カランコロン・・ チャリン・・ パンパン!
今日はいつになく繁盛している。少しぐらいくすねてもバレないだろうが、
誠実さがウリの鬼である以上はそんなことは思いつかないのだ。
「ただいまー!」
人だかりも少なくなってきたところ、霊夢が帰ってきた。
「お・さ・い・せ・ん・おさ・い・せ・ん♪」
口ずさみながら賽銭箱を覗くとそこには・・
無数の五円玉、十円玉。

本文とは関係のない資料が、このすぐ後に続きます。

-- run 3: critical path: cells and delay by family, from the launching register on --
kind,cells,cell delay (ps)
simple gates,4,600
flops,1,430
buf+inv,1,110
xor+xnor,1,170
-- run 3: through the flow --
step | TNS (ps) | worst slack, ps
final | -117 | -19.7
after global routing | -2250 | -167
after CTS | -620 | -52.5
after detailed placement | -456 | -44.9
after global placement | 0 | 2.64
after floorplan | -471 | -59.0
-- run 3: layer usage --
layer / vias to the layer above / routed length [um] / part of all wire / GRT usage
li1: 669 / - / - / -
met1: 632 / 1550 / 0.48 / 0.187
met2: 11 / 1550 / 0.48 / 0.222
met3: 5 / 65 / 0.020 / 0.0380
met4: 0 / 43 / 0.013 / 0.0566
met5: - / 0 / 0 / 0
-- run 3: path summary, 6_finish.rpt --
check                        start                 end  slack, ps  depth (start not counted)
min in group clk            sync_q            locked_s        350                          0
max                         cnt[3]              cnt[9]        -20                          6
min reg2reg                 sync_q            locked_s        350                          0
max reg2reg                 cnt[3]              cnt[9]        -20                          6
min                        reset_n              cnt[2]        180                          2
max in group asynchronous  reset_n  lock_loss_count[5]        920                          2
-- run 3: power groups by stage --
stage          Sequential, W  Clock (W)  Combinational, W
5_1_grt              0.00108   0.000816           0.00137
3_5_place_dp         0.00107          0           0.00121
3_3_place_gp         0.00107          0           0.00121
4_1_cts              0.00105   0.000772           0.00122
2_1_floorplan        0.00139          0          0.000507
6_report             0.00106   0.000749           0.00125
===== config.mk =====
export PLATFORM = sky130hd
export DESIGN_NAME = fb_pixel_writer
export DESIGN_NICKNAME = d
export VERILOG_FILES = /design/src/rtl/fb_pkg.sv /design/src/rtl/fb_fifo.sv /design/src/rtl/fb_pixel_writer.sv
export SDC_FILE = /design/constraint.sdc
export NUM_CORES = 1
export LEC_CHECK = 0
export CAP_MARGIN = 30
export CORE_MARGIN = 1
export CORE_UTILIZATION = 40
export CTS_BUF_LIST = sky130_fd_sc_hd__clkbuf_8
export DETAILED_ROUTE_END_ITERATION = 7
export GPL_TIMING_DRIVEN = 1
export PLACE_DENSITY = 0.61
export SYNTH_ARGS = -nofsm -noshare
export SYNTH_HDL_FRONTEND = slang
export SYNTH_SLANG_ARGS = --single-unit

===== constraint.sdc =====
create_clock -name clk -period 7.6 [get_ports clk]
set_clock_uncertainty 0.2 [all_clocks]
set_input_delay 1.14 -clock clk [delete_from_list [all_inputs] [get_ports clk]]
set_output_delay 1.14 -clock clk [all_outputs]
set_load 0.05 [all_outputs]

時折100円玉も見られ、更に1万円札が数枚。
「ちょっと!あんたどっから盗ってきたのよ!」霊夢はすいかの髪を強く引っ張った。
「い゛ででででで!鬼はそんなことしないってばぁ!」
そんなことはわかっているのだが、霊夢は悔しかった。
すいかに巫女をやらせたほうが儲かる、自分は結界を守り、妖怪退治を行う
重大な役目があるのに(普段は饅頭食べてお茶を飲むのが仕事)、
酒を飲むのが仕事の鬼に金額がかなわないとは・・。(実際は人を萃めている)
横道に逸れた上、収拾つかなくなりそうなのでこの辺で。